You might say “I thought all debt was bad.” If you’re taking money that you could be investing and potentially earn a higher rate of return and use it to pay off money you could borrow at a very low rate of return, then you’re missing out on an opportunity or arbitrage.

Also, on appreciating items like real estate, it may be in your best interest to borrow at a low reasonable rate with a fixed payment schedule that’s defined, and that allows you to pay it off over a certain number of years. A good real estate purchase, like a home will appreciate faster than the interest rate increasing your net worth.

This is where guys like Dave, get it wrong; they take the focus off your net worth, and put it on simply having no debt, right? There needs to be a balance. He tells folks to pay off their mortgage early, so I’m not excited about that aspect of his advice.

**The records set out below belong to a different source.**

[config.mk]
export PLATFORM = sky130hd
export DESIGN_NAME = id_decode_pipe
export DESIGN_NICKNAME = d
export VERILOG_FILES = /design/src/rtl/id_decode_pipe.sv
export SDC_FILE = /design/constraint.sdc
export NUM_CORES = 1
export LEC_CHECK = 0
export CORE_MARGIN = 2
export CORE_UTILIZATION = 29
export DETAILED_ROUTE_END_ITERATION = 6
export SKIP_LAST_GASP = 1
export SYNTH_ARGS = -nofsm -noshare
export SYNTH_HDL_FRONTEND = slang
export SYNTH_SLANG_ARGS = --single-unit
[constraint.sdc]
create_clock -name clk_i -period 3.4 [get_ports clk_i]
set_input_delay 0.68 -clock clk_i [delete_from_list [all_inputs] [get_ports clk_i]]
set_output_delay 0.68 -clock clk_i [all_outputs]
set_load 0.02 [all_outputs]
[src/rtl/id_decode_pipe.sv]
// ============================================================================
// Module  : id_decode_pipe
// Purpose : Registered RISC-V ID/EX stage: decode, load-use bubbles, flush.
// Revision: 1.0 - initial release
// ============================================================================
`default_nettype none

module id_decode_pipe #(
    parameter int XLEN      = 32,
    parameter int HAZARD_EN = 1
) (
    input  logic            clk_i,
    input  logic            rst_i,
    input  logic [31:0]     instr_i,
    input  logic            in_valid_i,
    output logic            in_ready_o,
    input  logic            flush_i,
    input  logic            out_ready_i,
    output logic            out_valid_o,
    output logic            alusrc_o,
    output logic            regwrite_o,
    output logic            branch_o,
    output logic            jump_o,
    output logic            memread_o,
    output logic            memwrite_o,
    output logic            memtoreg_o,
    output logic [1:0]      aluop_o,
    output logic [XLEN-1:0] imm_o,
    output logic [4:0]      rs1_o,
    output logic [4:0]      rs2_o,
    output logic [4:0]      rd_o,
    output logic [2:0]      funct3_o,
    output logic            illegal_o,
    output logic [15:0]     bubble_cnt_o
);

    localparam logic [6:0] OP_R    = 7'b0110011;
    localparam logic [6:0] OP_IALU = 7'b0010011;
    localparam logic [6:0] OP_LW   = 7'b0000011;
    localparam logic [6:0] OP_SW   = 7'b0100011;
    localparam logic [6:0] OP_B    = 7'b1100011;
    localparam logic [6:0] OP_JAL  = 7'b1101111;
    localparam logic [6:0] OP_JALR = 7'b1100111;
    localparam logic [6:0] OP_LUI  = 7'b0110111;

    logic [6:0]  opcode;
    logic [4:0]  in_rs1, in_rs2;
    logic        s;
    logic [31:0] imm_i32, imm_s32, imm_b32, imm_j32, imm_u32;

    assign opcode = instr_i[6:0];
    assign in_rs1 = instr_i[19:15];
    assign in_rs2 = instr_i[24:20];
    assign s      = instr_i[31];

    assign imm_i32 = {{20{s}}, instr_i[31:20]};
    assign imm_s32 = {{20{s}}, instr_i[31:25], instr_i[11:7]};
    assign imm_b32 = {{19{s}}, s, instr_i[7], instr_i[30:25], instr_i[11:8], 1'b0};
    assign imm_j32 = {{11{s}}, s, instr_i[19:12], instr_i[20], instr_i[30:21], 1'b0};
    assign imm_u32 = {instr_i[31:12], 12'b0};

    logic              dec_alusrc, dec_regwrite, dec_branch, dec_jump;
    logic              dec_memread, dec_memwrite, dec_memtoreg, dec_illegal;
    logic [1:0]        dec_aluop;
    logic signed [31:0] dec_imm32;
    logic              use_rs1, use_rs2;

    always_comb begin
        dec_alusrc   = 1'b0;
        dec_regwrite = 1'b0;
        dec_branch   = 1'b0;
        dec_jump     = 1'b0;
        dec_memread  = 1'b0;
        dec_memwrite = 1'b0;
        dec_memtoreg = 1'b0;
        dec_illegal  = 1'b0;
        dec_aluop    = 2'b00;
        dec_imm32    = '0;
        use_rs1      = 1'b0;
        use_rs2      = 1'b0;
        case (opcode)
            OP_R: begin
                dec_regwrite = 1'b1; dec_aluop = 2'b10;
                use_rs1 = 1'b1; use_rs2 = 1'b1;
            end
            OP_IALU: begin
                dec_alusrc = 1'b1; dec_regwrite = 1'b1; dec_aluop = 2'b11;
                dec_imm32 = imm_i32; use_rs1 = 1'b1;
            end
            OP_LW: begin
                dec_alusrc = 1'b1; dec_regwrite = 1'b1;
                dec_memread = 1'b1; dec_memtoreg = 1'b1;
                dec_imm32 = imm_i32; use_rs1 = 1'b1;
            end
            OP_SW: begin
                dec_alusrc = 1'b1; dec_memwrite = 1'b1;
                dec_imm32 = imm_s32; use_rs1 = 1'b1; use_rs2 = 1'b1;
            end
            OP_B: begin
                dec_branch = 1'b1; dec_aluop = 2'b01;
                dec_imm32 = imm_b32; use_rs1 = 1'b1; use_rs2 = 1'b1;
            end
            OP_JAL: begin
                dec_regwrite = 1'b1; dec_jump = 1'b1; dec_imm32 = imm_j32;
            end
            OP_JALR: begin
                dec_alusrc = 1'b1; dec_regwrite = 1'b1; dec_jump = 1'b1;
                dec_imm32 = imm_i32; use_rs1 = 1'b1;
            end
            OP_LUI: begin
                dec_alusrc = 1'b1; dec_regwrite = 1'b1; dec_imm32 = imm_u32;
            end
            default: dec_illegal = 1'b1;
        endcase
    end

    logic stall, hazard, load_bundle, bundle_zero;

    // Only a real in-flight load with a non-x0 target can create a hazard
    assign hazard = (HAZARD_EN != 0) && out_valid_o && memread_o && (rd_o != 5'd0)
                    && in_valid_i
                    && ((use_rs1 && (in_rs1 == rd_o)) || (use_rs2 && (in_rs2 == rd_o)));
    assign stall       = out_valid_o & ~out_ready_i;
    assign in_ready_o  = flush_i | (~stall & ~hazard);
    assign load_bundle = flush_i | (~stall & (hazard | in_valid_i));
    assign bundle_zero = flush_i | hazard;

    always_ff @(posedge clk_i or posedge rst_i) begin
        if (rst_i) begin
            out_valid_o  <= 1'b0;
            alusrc_o     <= 1'b0;
            regwrite_o   <= 1'b0;
            branch_o     <= 1'b0;
            jump_o       <= 1'b0;
            memread_o    <= 1'b0;
            memwrite_o   <= 1'b0;
            memtoreg_o   <= 1'b0;
            illegal_o    <= 1'b0;
            aluop_o      <= 2'b00;
            imm_o        <= '0;
            rs1_o        <= '0;
            rs2_o        <= '0;
            rd_o         <= '0;
            funct3_o     <= '0;
            bubble_cnt_o <= '0;
        end else begin
            if (flush_i)
                out_valid_o <= 1'b0;
            else if (!stall)
                out_valid_o <= in_valid_i & ~hazard;

            if (load_bundle) begin
                alusrc_o   <= dec_alusrc   & ~bundle_zero;
                regwrite_o <= dec_regwrite & ~bundle_zero;
                branch_o   <= dec_branch   & ~bundle_zero;
                jump_o     <= dec_jump     & ~bundle_zero;
                memread_o  <= dec_memread  & ~bundle_zero;
                memwrite_o <= dec_memwrite & ~bundle_zero;
                memtoreg_o <= dec_memtoreg & ~bundle_zero;
                illegal_o  <= dec_illegal  & ~bundle_zero;
                aluop_o    <= bundle_zero ? 2'b00 : dec_aluop;
                imm_o      <= bundle_zero ? '0 : XLEN'(dec_imm32);
                rs1_o      <= bundle_zero ? 5'd0 : in_rs1;
                rs2_o      <= bundle_zero ? 5'd0 : in_rs2;
                rd_o       <= bundle_zero ? 5'd0 : instr_i[11:7];
                funct3_o   <= bundle_zero ? 3'd0 : instr_i[14:12];
            end

            if (!flush_i && !stall && hazard && (bubble_cnt_o != 16'hFFFF))
                bubble_cnt_o <= bubble_cnt_o + 16'd1;
        end
    end

endmodule

`default_nettype wire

|| "There are times where you need good credit to participate

in the marketplace."

If you have a good rate, you’re getting positive arbitrage. Dave believes you can get 12% in the market. If he does, why would he be telling you to pay off a 4% loan when that cash could be used to get a 12% rate?

Dave also doesn’t care about your credit score. When it comes to debt, he feels like it’s useless, pointless and you’re going to live by cash. You know, there are times where you need good credit to participate in the marketplace, where you’re borrowing or not. If you want to get a lease, if you own a business, very often your credit comes into play.

If you use your credit card wisely, it will allow you to accrue points, miles and benefits that can be incredibly valuable, especially if used for business where they can accrue thousands of dollars’ worth of benefits. He seems to imply that you won’t have the self-discipline to avoid having a balance on that card.

But that’s not what I see with my clients. I see my clients exercising great care and discipline. Dave thinks you should get rid of every kind of debt except your home before you even start saving for retirement, pay off your car, student debt, anything else.

The problem with that is that you’re missing out on something that Einstein even committed called compound interest, which he called the either wonder of the world.

If you can begin early saving and set aside for the long term as well as having a short-term reserve, then you’re going to be way ahead and missing out on that you can have in your early years.

You may be thinking “wow, Colin, you’re sounding pretty negative.” I did have a few positive things to say about Dave but in the next blog, we are going to drill down the things I don’t like about Dave’s advice and what’s wrong with his advice. I want to make sure you read that post as well.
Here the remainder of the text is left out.